Step 1: Install `kolena-embeddings` Package#

The package can be installed via pip or poetry and requires use of your kolena token which can be created on the Developer page.

We first retrieve and set our KOLENA_TOKEN environment variable. This is used by the uploader for authentication against your Kolena instance.

export KOLENA_TOKEN="********"

pippoetry

Run the following command, making sure to replace with the token retrieved from the developer page:

pip install --extra-index-url="https://<KOLENA_TOKEN>@gateway.kolena.cloud/repositories" kolena-embeddings

Configure an additional poetry source:

poetry source add --priority=supplemental kolena-embeddings "https://gateway.kolena.cloud/repositories"

Then run the following command, making sure to replace with the token retrieved from the developer page:

poetry config http-basic.kolena-embeddings <KOLENA_TOKEN> ""

This package provides the kembed.util.extract_embeddings method that generates embeddings as a numpy array for a given PIL.Image.Image object.

Step 2: Load Dataset and Model#

Before extracting embeddings on a dataset, we need to load the dataset. The dataset seeded in the semantic_segmentation example contains image assets referenced by the locator column, and we load the dataset in to a dataframe.

The embedding model and its key are obtained via the load_embedding_model() method.

kolena.initialize(verbose=True)
df_dataset = download_dataset("coco-stuff-10k")
model, model_key = load_embedding_model()

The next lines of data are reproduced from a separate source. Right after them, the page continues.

This is an optimization exercise on Yosys and OpenROAD, whose aim is small area, not a production implementation.
Only simulation tests tie the RTL to the original design; equivalence was not proved.
Power figures rest on the tool's default switching activity, not on a simulated workload. No driver is modelled on the clock port, so clocking that relies on it looks cheaper here than on a real chip.

==> flow/design.v <==
`default_nettype none
package core_pkg;
   localparam logic [2:0] S_FETCH = 3'd0;   
   localparam logic [2:0] S_WAIT  = 3'd1;   
   localparam logic [2:0] S_RUN   = 3'd2;   
   localparam logic [2:0] S_MEM   = 3'd3;   
   localparam logic [2:0] S_HALT  = 3'd4;
   localparam logic [2:0] K_FINAL = 3'd0;   
   localparam logic [2:0] K_SHAMT = 3'd1;   
   localparam logic [2:0] K_FILL  = 3'd2;   
   localparam logic [2:0] K_CMP   = 3'd3;   
   localparam logic [2:0] K_COND  = 3'd4;   
   localparam logic [2:0] K_ADDR  = 3'd5;   
endpackage
`default_nettype wire
`default_nettype none
module alu (
   input  wire logic [3:0] op,
   input  wire logic [1:0] a,
   input  wire logic [1:0] b,
   input  wire logic [1:0] pc,
   input  wire logic       cin,
   input  wire logic [1:0] sh,
   input  wire logic [1:0] slt,
   output logic      [1:0] result,
   output logic            cout
);
   logic [1:0] w_aa, w_bb, w_sum;
   logic       w_c1;
   assign w_aa = (op == 4'd10) ? pc : a;
   assign w_bb = (op == 4'd1 || op == 4'd7) ? ~b : b;
   assign {w_c1, w_sum[0]} = {1'b0, w_aa[0]} + {1'b0, w_bb[0]} + {1'b0, cin};
   assign {cout, w_sum[1]} = {1'b0, w_aa[1]} + {1'b0, w_bb[1]} + {1'b0, w_c1};
   always_comb begin
      case (op)
         4'd0, 4'd1, 4'd10: result = w_sum;
         4'd2:    result = a & b;
         4'd3:    result = a | b;
         4'd4:    result = a ^ b;
         4'd5, 4'd6: result = sh;
         4'd7:    result = slt;
         4'd8:    result = a;
         4'd9:    result = b;
         default: result = 2'b00;
      endcase
   end
endmodule
`default_nettype wire
`default_nettype none
module core_regfile (
   input  wire logic        clk,
   input  wire logic        we,
   input  wire logic [4:0]  waddr,
   input  wire logic [1:0]  wdata,
   input  wire logic [4:0]  raddr,
   input  wire logic [1:0]  pc_bits,
   output logic      [1:0]  rdata
);
   logic [63:0] w_taps;
   genvar i;
   generate
      for (i = 0; i < 31; i++) begin : g_reg
         logic [31:0] r_q;
         always_ff @(posedge clk) begin
            r_q <= {(we && waddr == 5'(i)) ? wdata : r_q[1:0], r_q[31:2]};
         end
         assign w_taps[2*i +: 2] = r_q[1:0];
      end
   endgenerate
   assign w_taps[63:62] = pc_bits;
   assign rdata = w_taps[{raddr, 1'b0} +: 2];
endmodule
`default_nettype wire
`default_nettype none
module core_v2
#(
   parameter int              XLEN     = 32,
   parameter int              ADDR_W   = 13,
   parameter int              SEL_W    = 2,
   parameter logic [XLEN-1:0] RESET_PC = '0
)(
   input  wire logic  clk,
   input  wire logic  rst,
   output logic              bus_req,
   output logic [ADDR_W-1:0] bus_addr,
   output logic [SEL_W-1:0]  bus_sel,
   output logic [1:0]        bus_op,
   output logic [XLEN-1:0]   bus_wdata,
   input  wire logic         bus_ack,
   input  wire logic [XLEN-1:0] bus_rdata,
   output logic       halted,
   output logic       illegal,
   output logic [XLEN-1:0] pc
);
   logic [3:0]  r_cnt;
   logic [2:0]  r_state;
   logic [1:0]  r_rnd;
   logic [31:0] r_i, r_w, r_pc;
   logic [4:0]  r_sh;
   logic        r_cy, r_cyp, r_flag;
   logic [2:0]  w_type;
   logic [3:0]  w_op;
   logic [4:0]  w_ra, w_rb, w_rc;
   logic        w_alu, w_mem, w_br, w_store, w_load, w_shift, w_slt;
   logic [2:0]  w_kind;
   logic        w_run, w_final, w_last, w_req, w_take;
   logic [4:0]  w_psel;
   logic [1:0]  w_pr, w_a, w_b, w_res, w_wd, w_inc, w_pcin, w_tap, w_shout, w_slt2, w_wfill;
   logic        w_cin, w_cout, w_ci, w_c1, w_we, w_wshift;
   logic [4:0]  w_seff;
   logic [3:0]  w_m;
   logic        w_hold, w_ev, w_od, w_e2, r_prev;
   logic [2:0]  w_ntype;
   assign w_type  = r_i[2:0];
   assign w_op    = r_i[6:3];
   assign w_ra    = r_i[11:7];
   assign w_rb    = r_i[16:12];
   assign w_rc    = r_i[21:17];
   assign w_alu   = (w_type == 3'd1) || (w_type == 3'd2) || (w_type == 3'd3);
   assign w_mem   = (w_type == 3'd4);
   assign w_br    = (w_type == 3'd6);
   assign w_store = w_mem && w_op[0];
   assign w_load  = w_mem && !w_op[0];
   assign w_shift = (w_op == 4'd5) || (w_op == 4'd6);
   assign w_slt   = (w_op == 4'd7);
   always_comb begin
      w_kind = core_pkg::K_FINAL;
      case (w_type)
         3'd1: if (r_rnd == 2'd0) w_kind = w_shift ? core_pkg::K_SHAMT :
                                           w_slt ? core_pkg::K_CMP : core_pkg::K_FINAL;
         3'd2: if (r_rnd == 2'd0) w_kind = w_shift ? core_pkg::K_FILL :
                                           w_slt ? core_pkg::K_CMP : core_pkg::K_FINAL;
         3'd3: begin
            if (r_rnd == 2'd0)      w_kind = w_shift ? core_pkg::K_SHAMT : core_pkg::K_FILL;
            else if (r_rnd == 2'd1) w_kind = w_shift ? core_pkg::K_FILL :
                                             w_slt ? core_pkg::K_CMP : core_pkg::K_FINAL;
         end
         3'd4: if (r_rnd == 2'd0) w_kind = core_pkg::K_ADDR;
               else if (r_rnd == 2'd1) w_kind = core_pkg::K_FILL;
         3'd6: if (r_rnd == 2'd0) w_kind = core_pkg::K_COND;
         default: ;
      endcase
   end
   assign w_run   = (r_state == core_pkg::S_RUN);
   assign w_final = w_run && (w_kind == core_pkg::K_FINAL);
   assign w_last  = (r_cnt == 4'd15);
   always_comb begin
      w_psel = w_rc;
      case (w_kind)
         core_pkg::K_FILL:  w_psel = w_mem ? w_ra : w_rb;
         core_pkg::K_COND:  w_psel = w_ra;
         core_pkg::K_ADDR:  w_psel = w_rb;
         core_pkg::K_SHAMT: w_psel = w_rc;
         default:           w_psel = (w_type == 3'd2 || w_type == 3'd6) ? w_rb : w_rc;
      endcase
   end
   core_regfile u_regfile (
      .clk     (clk),
      .we      (w_we),
      .waddr   (w_ra),
      .wdata   (w_wd),
      .raddr   (w_psel),
      .pc_bits (r_pc[1:0]),
      .rdata   (w_pr)
   );
   always_comb begin
      case (w_type)
         3'd1:    begin w_a = r_w[13:12]; w_b = w_pr;        end
         3'd2:    begin w_a = w_pr;       w_b = r_w[18:17];  end
         default: begin w_a = r_w[1:0];   w_b = w_pr;        end
      endcase
   end
   assign w_seff = (w_type == 3'd2) ? w_rc : r_sh;
   assign w_m    = w_seff[4:1];
   assign w_hold = (w_op == 4'd5) && (r_cnt < w_m);
   always_comb begin
      w_ev = 1'b0; w_od = 1'b0; w_e2 = 1'b0;
      for (int k = 0; k < 16; k++) begin
         if (w_m == 4'(k)) begin
            w_ev = r_w[2*k];
            w_od = r_w[2*k+1];
            w_e2 = (k == 15) ? 1'b0 : r_w[2*k+2];
         end
      end
   end
   always_comb begin
      if (w_op == 4'd6)
         w_shout = w_seff[0] ? {w_e2, w_od} : {w_od, w_ev};
      else if (w_hold)
         w_shout = 2'b00;
      else
         w_shout = w_seff[0] ? {r_w[0], r_prev} : r_w[1:0];
   end
   assign w_slt2 = {1'b0, (r_cnt == 4'd0) ? r_flag : 1'b0};
   assign w_cin  = (r_cnt == 4'd0) ? (w_op == 4'd1 || w_op == 4'd7) : r_cy;
   alu u_alu (
      .op     (w_op),
      .a      (w_a),
      .b      (w_b),
      .pc     (r_pc[1:0]),
      .cin    (w_cin),
      .sh     (w_shout),
      .slt    (w_slt2),
      .result (w_res),
      .cout   (w_cout)
   );
   assign w_wd  = w_mem ? r_w[1:0] : w_res;
   assign w_we  = !rst && w_final && (w_alu || w_load) && (w_ra != 5'd31);
   assign w_ci  = (r_cnt == 4'd0) ? 1'b1 : r_cyp;
   assign w_inc = {r_pc[1] ^ (r_pc[0] & w_ci), r_pc[0] ^ w_ci};
   assign w_c1  = r_pc[1] & r_pc[0] & w_ci;
   always_comb begin
      w_pcin = r_pc[1:0];
      if (w_final) begin
         if ((w_alu || w_load) && w_ra == 5'd31) w_pcin = w_wd;
         else if (w_br && r_flag)                w_pcin = w_pr;
         else                                    w_pcin = w_inc;
      end
   end
   assign w_wshift = w_run && !(w_kind == core_pkg::K_SHAMT && r_cnt > 4'd5) &&
                     !(w_kind == core_pkg::K_FINAL && w_alu && w_hold);
   assign w_wfill  = (w_kind == core_pkg::K_FILL) ? w_pr : 2'b00;
   assign w_req  = (r_state == core_pkg::S_FETCH) || (r_state == core_pkg::S_MEM) ||
                   (w_final && w_last);
   assign w_take = w_req && bus_ack;
   assign bus_req   = w_req && !rst;
   assign bus_addr  = (r_state == core_pkg::S_MEM)   ? r_i[30:18] :
                      (r_state == core_pkg::S_FETCH) ? r_pc[12:0] : r_pc[14:2];
   assign bus_sel   = (r_state == core_pkg::S_MEM) ? r_i[6:5] : 2'b00;
   assign bus_op    = (r_state == core_pkg::S_MEM) ? r_i[4:3] : 2'b00;
   assign bus_wdata = r_w;
   assign w_ntype = bus_rdata[2:0];
   always_ff @(posedge clk) begin
      if (rst) begin
         r_cnt   <= 4'd0;
         r_state <= core_pkg::S_FETCH;
         r_rnd   <= 2'd0;
         r_pc    <= RESET_PC;
      end else begin
         r_cnt <= r_cnt + 4'd1;
         case (r_state)
            core_pkg::S_FETCH: if (bus_ack) begin
               r_rnd   <= 2'd0;
               r_state <= (w_ntype == 3'd5 || w_ntype == 3'd7) ? core_pkg::S_HALT :
                          w_last ? core_pkg::S_RUN : core_pkg::S_WAIT;
            end
            core_pkg::S_WAIT: if (w_last) r_state <= core_pkg::S_RUN;
            core_pkg::S_MEM: if (bus_ack) begin
               r_rnd   <= 2'd3;
               r_state <= w_last ? core_pkg::S_RUN : core_pkg::S_WAIT;
            end
            core_pkg::S_RUN: if (w_last) begin
               if (w_kind == core_pkg::K_FINAL) begin
                  r_rnd <= 2'd0;
                  if (bus_ack)
                     r_state <= (w_ntype == 3'd5 || w_ntype == 3'd7) ? core_pkg::S_HALT :
                                core_pkg::S_RUN;
                  else
                     r_state <= core_pkg::S_FETCH;
               end else if (w_mem && (r_rnd == 2'd1 || !w_store)) begin
                  r_state <= core_pkg::S_MEM;
               end else begin
                  r_rnd <= r_rnd + 2'd1;
               end
            end
            default: ;
         endcase
         if (w_run) r_pc <= {w_pcin, r_pc[31:2]};
      end
   end
   always_ff @(posedge clk) begin
      if (w_take && r_state != core_pkg::S_MEM)
         r_i <= bus_rdata;
      else if (w_run && w_kind == core_pkg::K_ADDR && r_cnt < 4'd7)
         r_i[31:18] <= {w_pr, r_i[31:20]};
      if (w_take)        r_w <= bus_rdata;
      else if (w_wshift) r_w <= {w_wfill, r_w[31:2]};
      if (w_run && w_kind == core_pkg::K_SHAMT) begin
         if (r_cnt == 4'd0) r_sh[1:0] <= w_pr;
         if (r_cnt == 4'd1) r_sh[3:2] <= w_pr;
         if (r_cnt == 4'd2) r_sh[4]   <= w_pr[0];
      end
      r_prev <= w_final && w_wshift && r_w[1];
      r_cy   <= w_cout;
      r_cyp  <= w_c1;
      if (w_run && w_kind == core_pkg::K_CMP && w_last) r_flag <= !w_cout;
      else if (w_run && w_kind == core_pkg::K_COND)
         r_flag <= ((r_cnt == 4'd0) ? 1'b0 : r_flag) | w_pr[0] | w_pr[1];
   end
   assign halted  = (r_state == core_pkg::S_HALT);
   assign illegal = halted && (r_i[2:0] == 3'd7);
   assign pc      = r_pc;
endmodule
`default_nettype wire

Step 3: Load Images for Extraction#

In order to extract embeddings on image data, we must load our image files into a PIL.Image.Image object. In this section, we will load these images from an S3 bucket. For other cloud storage services, please refer to your cloud storage's API docs.

s3 = boto3.client("s3")

def load_image_from_accessor(accessor: str) -> Image:
    bucket_name, *parts = accessor[5:].split("/")
    file_stream = boto3.resource("s3").Bucket(bucket_name).Object("/".join(parts)).get()["Body"]
    return Image.open(file_stream)

def iter_image_paths(image_accessors: List[str]) -> Iterator[Tuple[str, Image.Image]]:
    for locator in image_accessors:
        image = load_image_from_accessor(locator)
        yield locator, image

Tip

When processing large scales of images, we recommend using an Iterator to limit the number of images loaded into memory at once.

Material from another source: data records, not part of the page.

This is an optimization exercise on Yosys and OpenROAD, whose aim is small area, not a production implementation. Where RTL was checked, it was by simulation tests only, not by an equivalence proof against the original. For runs 1, 3 and 4, only the layout was checked, not whether the RTL still works. No activity file was given, so power comes from the tool's default toggle rates.

File: design.v
module data_mem_responder #(
  parameter int LATENCY = 4,
  parameter int DEPTH   = 32
) (
  input  logic        clk_i,
  input  logic        rst_i,
  input  logic        req_i,
  input  logic        we_i,
  input  logic [31:0] addr_i,
  input  logic [31:0] wdata_i,
  output logic        ack_o,
  output logic [31:0] rdata_o,
  output logic        busy_o,
  output logic        err_o
);
  localparam int NTAP = 8;
  localparam int SEG  = DEPTH / NTAP;
  logic [2:0]  st;
  logic        we_q;
  logic        fault_q;
  logic [4:0]  idx_q;
  logic [4:0]  rot;
  logic [31:0] buf_q;
  logic        bufv_q;
  logic [31:0] ring  [DEPTH];
  logic [DEPTH-1:0] ringv;
  logic        idle;
  logic        accept;
  logic        in_fault;
  logic [4:0]  cur_idx;
  logic [4:0]  s;
  logic        at_tap;
  logic [2:0]  tap;
  logic        cap;
  assign idle     = (st == 3'd0);
  assign accept   = idle && req_i;
  assign in_fault = (addr_i[1:0] != 2'b00) || (addr_i[31:7] != '0);
  assign cur_idx  = idle ? addr_i[6:2] : idx_q;
  assign s        = cur_idx + rot + 5'd1;
  assign at_tap   = (s[1:0] == 2'b00);
  assign tap      = s[4:2];
  assign cap      = at_tap && (idle ? (req_i && !we_i) : (!we_q && st != 3'd4));
  logic [4:0]      s_nx;
  logic            wr_nx;
  logic [NTAP-1:0] wsel;
  logic [NTAP-1:0] wkeep;
  assign s_nx  = cur_idx + rot + 5'd2;
  assign wr_nx = (s_nx[1:0] == 2'b00) &&
                 (accept ? (we_i && !in_fault)
                         : (we_q && !fault_q && (st == 3'd1 || st == 3'd2 || st == 3'd3)));
  logic [31:0] rd_word;
  logic        rd_v;
  always_comb begin
    rd_word = '0;
    rd_v    = 1'b0;
    for (int k = 0; k < NTAP; k++) begin
      if (((k + NTAP - 1) % NTAP) % 2 == 1)
        rd_word = rd_word | (~ring[(k * SEG + DEPTH - 1) % DEPTH] & {32{cap && tap == 3'(k)}});
      else
        rd_word = rd_word | (ring[(k * SEG + DEPTH - 1) % DEPTH] & {32{cap && tap == 3'(k)}});
      rd_v = rd_v | (ringv[(k * SEG + DEPTH - 1) % DEPTH] && cap && tap == 3'(k));
    end
  end
  logic        ld_w;
  logic        buf_hold;
  assign ld_w     = accept && we_i;
  assign buf_hold = !(ld_w || cap);
  assign busy_o  = rst_i && (!idle || req_i);
  assign ack_o   = (st == 3'd4);
  assign rdata_o = buf_q & {32{ack_o && !we_q && !fault_q && bufv_q}};
  always_ff @(posedge clk_i or negedge rst_i) begin
    if (!rst_i) begin
      st    <= 3'd0;
      err_o <= 1'b0;
      rot   <= '0;
      wsel  <= '0;
      wkeep <= '1;
    end else begin
      rot <= rot + 5'd1;
      if (accept) st <= 3'd1;
      else if (!idle) st <= (st == 3'd4) ? 3'd0 : st + 3'd1;
      err_o <= (st == 3'd3) && fault_q;
      for (int k = 0; k < NTAP; k++) begin
        wsel[k]  <= wr_nx && (s_nx[4:2] == 3'(k));
        wkeep[k] <= !(wr_nx && (s_nx[4:2] == 3'(k)));
      end
    end
  end
  always_ff @(posedge clk_i) begin
    if (accept) begin
      we_q    <= we_i;
      fault_q <= in_fault;
      idx_q   <= addr_i[6:2];
    end
    buf_q <= rd_word | (wdata_i & {32{ld_w}}) | (buf_q & {32{buf_hold}});
    if (cap) bufv_q <= rd_v;
  end
  always_ff @(posedge clk_i) begin
    for (int j = 0; j < DEPTH; j++) begin
      if (j % SEG == 0)
        ring[j] <= ~((ring[(j + DEPTH - 1) % DEPTH] | {32{wsel[j / SEG]}})
                   & ((((j / SEG) % 2 == 1) ? buf_q : ~buf_q) | {32{wkeep[j / SEG]}}));
      else
        ring[j] <= ring[(j + DEPTH - 1) % DEPTH];
    end
  end
  always_ff @(posedge clk_i or negedge rst_i) begin
    if (!rst_i) begin
      ringv <= '0;
    end else begin
      for (int j = 0; j < DEPTH; j++) begin
        if (j % SEG == 0)
          ringv[j] <= ringv[(j + DEPTH - 1) % DEPTH] || wsel[j / SEG];
        else
          ringv[j] <= ringv[(j + DEPTH - 1) % DEPTH];
      end
    end
  end
endmodule
File: flow/run.sh
#!/bin/bash
# Own layout flow: the standard flow (standard.sh) with two changes:
#  - CTS without dummy loads, built from larger clkbuf_8 sink clusters;
#  - port buffers use buf_1 instead of the default choice.
# standard.sh's full output goes to standard.log; ORFS's per-step logs stay in orfs/logs.
set -e
export CTS_ARGS="-sink_clustering_enable -repair_clock_nets -dont_use_dummy_load -buf_list sky130_fd_sc_hd__clkbuf_8 -sink_clustering_size 20 -sink_clustering_max_diameter 50"
export BUFFER_PORTS_ARGS="-buffer_cell sky130_fd_sc_hd__buf_1"
bash standard.sh > standard.log 2>&1
File: standard.sh
#!/bin/bash
# synth_recipe.tcl (not shown) runs the flow's synth.tcl, then flattens the netlist and writes it again
# the make line also repeats each setting of config.mk as NAME=value (left out here)
make -C /OpenROAD-flow-scripts/flow DESIGN_CONFIG=/design/flow/config.mk WORK_HOME=/design/flow/orfs CLKGATE_MAP_FILE= SYNTH_SCRIPT=/design/flow/synth_recipe.tcl "${@:-finish}"
File: config.mk
export PLATFORM = sky130hd
export DESIGN_NAME = data_mem_responder
export DESIGN_NICKNAME = data_mem_responder
export VERILOG_FILES = /design/flow/design.v
export SDC_FILE = /design/flow/constraint.sdc
export NUM_CORES = 4
export LEC_CHECK = 0
export CAP_MARGIN = 0
export CORE_MARGIN = 2
export CORE_UTILIZATION = 70
export SLEW_MARGIN = 0
File: constraint.sdc
create_clock -name core_clock -period 5.0 [get_ports {clk_i}]
set_input_delay 1.0000 -clock core_clock [delete_from_list [all_inputs] [get_ports {clk_i}]]
set_output_delay 1.0000 -clock core_clock [all_outputs]
set_load 0.01 [all_outputs]
==> results of run 1 <==
==> cell type report <==
class,count,share of cell area
antenna,2,0.000164
clock buffer,67,0.0302
inverter,53,0.00652
multi-input combinational,796,0.170
sequential,1121,0.748
tap,532,0.0218
timing repair buffer,138,0.0231
==> stage by stage <==
stage	hold WS, ns	std cells	power [W]	util
floorplan	0.310	2077	0.0132	-
CTS	0.301	2707	0.0183	0.752
finish	0.297	2709	0.0184	0.753
detailed placement	0.312	2640	0.0148	0.730
global placement	0.310	2640	0.0146	0.730
global route	0.311	2707	0.0191	0.753
==> per-layer routing <==
layer / wire length (um) / vias to the layer above / share of wire
met3: 6370 / 193 / 0.093
met5: 0 / - / 0
met2: 29900 / 953 / 0.44
met4: 2470 / 0 / 0.036
met1: 29800 / 8188 / 0.43
li1: - / 7415 / -
==> flip-flops by register name (all words and copies together), names as in the netlist, 3 cells and up <==
name and cells:
buf_q 32, idx_q 5, ring 1024, ringv 32, rot 5, st 3
wkeep 8, wsel 8
==> logic make-up after synthesis <==
| family | Yosys count | synth area share |
|---|---|---|
| mux | 26 | 0.00940 |
| fa+ha+maj | 13 | 0.00595 |
| flops | 1121 | 0.797 |
| xor+xnor | 7 | 0.00289 |
| simple gates | 280 | 0.0488 |
| compound gates | 470 | 0.113 |
| buf+inv | 160 | 0.0224 |
==> final timing paths <==
check,slack (ns),endpoint,depth (start not counted)
max,0.36,buf_q[1],19
min,0.30,ring[27][20],0
max reg2reg,0.36,buf_q[1],19
max in group asynchronous,3.96,wsel[6],2
min reg2reg,0.30,ring[27][20],0
min in group asynchronous,0.51,ringv[25],2
==> Yosys cell counts (13+ instances only) <==
cell type / count / area share
o22ai_1: 270 / 0.059
o211ai_1: 14 / 0.0037
inv_1: 52 / 0.0068
a221oi_1: 36 / 0.011
o221ai_1: 15 / 0.0046
o21ai_1: 13 / 0.0023
o31ai_1: 14 / 0.0037
o21ai_0: 29 / 0.0051
clkbuf_1: 87 / 0.011
dfrtp_1: 49 / 0.043
a221o_1: 13 / 0.0045
or2_2: 13 / 0.0028
nand2_1: 59 / 0.0077
nor2_1: 79 / 0.010
a21oi_1: 17 / 0.0030
dfxtp_1: 1056 / 0.74
mux2i_1: 19 / 0.0066
nor3_1: 33 / 0.0058
and2_1: 38 / 0.0083
buf_2: 14 / 0.0024
==> report_power, final <==
part	switching (W)	internal, W
combinational	0.00264	0.00133
sequential	0.000579	0.0102
clock	0.00246	0.00122
total	0.00568	0.0127
==> results.tsv, run 1 <==
stage	metric	value	unit
setup_path	worst reg2reg startpoint	st[0]	
placement	placement-stage cell area	29600	um^2
setup_path	Crit path max-delay family	simple AND/OR/NAND/NOR gates	
cells_and_area	share of post-route cells with drive strength above 1	0.0782	
setup_path	Critical Path End Type	flip-flop	
clocking	Post-CTS Repair Setup Buffers	0	
setup_path	Max FO, Critical Path	23	
clocking	clock insertion delay at the later pin of the skew report	0.66	ns
floorplan	core area	40600	um^2
sta	TNS Setup	0	ns
clocking	# clock sinks	1121	
placement	Port-buffer cells	102	
sta	Tcrit/Tclk final	0.927	
sta	pins over their slew limit	0	
outcome	status	complete, no violations	
cells_and_area	NumNets Final	2258	
setup_path	crit path DAT	5.13	ns
clocking	Num CTS Buffers	67	
clocking	Reg clk slew, reported paths	0.11	ns
placement	pre-CTS setup slack	0.208	ns
sta	final setup violation count	0	
yosys	Synth Warn #	2	
sta	setup ws final	0.364	ns
setup_path	worst path cell trace	inv_1, ha_1, nor2b_1, buf_4, nand2_1, nand2_1, inv_1, fa_1, xor2_4, inv_2, ha_2, a21boi_0, or4_4, and3b_2, buf_12, nand2_1, o2111ai_1, a221oi_1, o221ai_1	
pwr	pwr/cell area	603	nW/um^2
pwr	Peak supply drop	0.409	mV
sta	Least-Margin Pin Slew	1.31	ns
sta	Max Clock Freq	216	MHz
global_route	largest net degree at the start of global routing	70	
yosys	sequential area share after synthesis	0.797	
yosys	Avg Cell Area, Syn	13.8	um^2
cells_and_area	most common cell after layout, fill and taps aside	dfxtp_1	
placement	routability cong.	0.842	
detailed_routing	vias per inst	6.18	
setup_path	Crit. Startpoint	st[0]	
yosys	synthesized area	28600	um^2
detailed_routing	Via Count	16700	
global_route	vias in the first global route	16300	
floorplan	Std-Cell Rows	74	
setup_path	CP most frequent cell	nand2_1	
clocking	root buffer cell	clkbuf_8	
global_route	met2 usage	0.483	
setup_path	worst path bufs/invs	5	
global_route	Tot GR Track Use	0.323	
detailed_routing	router iterations before antenna repair	8	
sta	Max-Slew Margin vs Limit	0.124	
detailed_routing	DR DRC count	0	
setup_path	kind of critical path	flip-flop to flip-flop	
setup_path	Crit path required time	5.49	ns
yosys	Async SR Flop Fraction	0.0508	
floorplan	IO Count	103	
cells_and_area	flip-flop and latch area	22800	um^2
clocking	deepest clock path buffer count	3	
yosys	Synth Flop Type	dfxtp_1	
global_route	M3 GR Usage	0.0587	
global_route	grt met1 use	0.466	
yosys	Cells after Synth	2077	
sta	final hold viol count	0	
min_path	worst hold path class	flip-flop to flip-flop	
sta	Final min period	4.64	ns
clocking	Max H-tree Level	3	
clocking	TritonCTS clock tree	yes	
setup_path	CP max stage delay	0.54	ns
sta	RSZ-0062 raised after global routing	false	
cells_and_area	most frequent cells in the layout	dfxtp_1, o22ai_1, buf_1	
floorplan	Initial Util	0.706	
clocking	CTS resizes	0	
global_route	initial antenna violation count	1	
min_path	hold_sp	ring[26][20]	
cells_and_area	design area	30500	um^2
global_route	first-pass GRT wire length	99600	um
clocking	Hold-fix buffers, CTS	0	
floorplan	die area	42500	um^2
detailed_routing	Avg WL per Cell	25.3	um
setup_path	Worst setup SP type	flip-flop	
run	max_cap viols	0	
cells_and_area	P&R area growth vs syn	6.67	%
setup_path	Critical Path Slowest Stage Cell	or4_4	
global_route	gr ovfl total	0	
cells_and_area	area of the multi-input gates	5200	um^2
sta	Worst Clk Skew	0.0839	ns
detailed_routing	Routed Antenna Nets	0	
yosys	#FFs+latches synth	1121	
yosys	Mapped Nets	2158	
pwr	Lkg Pwr	12.2	nW
global_route	GR peak layer	met2	
detailed_routing	Iter 0 DRT Violations	1603	
cells_and_area	Fillers	2620	
yosys	EDFF count, synth	8	
floorplan	die width	206	um
yosys	Yosys cell types	68	
placement	DP HPWL	37900	um
floorplan	die height	206	um
detailed_routing	Post-Route WL	68600	um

Step 4: Extract and Upload Embeddings#

Once embeddings are extracted for each locator on the dataset, we create a dataframe with embedding and locator columns, and use the upload_dataset_embeddings method to upload the embeddings.

The dataframe uploaded is required to contain the ID columns of the dataset in order to match against the datapoints in the dataset. In this example, the ID column of the dataset is locator.

def extract_image_embeddings(
    model: StudioModel,
    locators_and_filepaths: List[Tuple[str, Optional[str]]],
    batch_size: int = 50,
) -> List[Tuple[str, np.ndarray]]:
    """
    Extract a list of search embeddings corresponding to sample locators.
    """

locator_and_image_iterator = iter_image_paths(locators)
locator_and_embeddings = extract_image_embeddings(model, locator_and_image_iterator)

df_embeddings = pd.DataFrame(locator_and_embeddings, columns=["locator", "embedding"])
upload_dataset_embeddings(dataset_name, model_key, df_embeddings)

Once the upload completes, we can now visit Datasets, open the dataset and navigate to the Studio tab to search by natural language or similar images over the corresponding image data.

Conclusion#

In this tutorial, we learned how to extract and upload vector embeddings over your image data.

FAQ#

Can I share embeddings with Kolena even if I do not share the underlying images?

Yes!

Embeddings extraction is a unidirectional mapping, and used only for natural language search and similarity comparisons. Uploading these embeddings to Kolena does not allow for any reconstruction of these images, nor does it involve sharing these images with Kolena.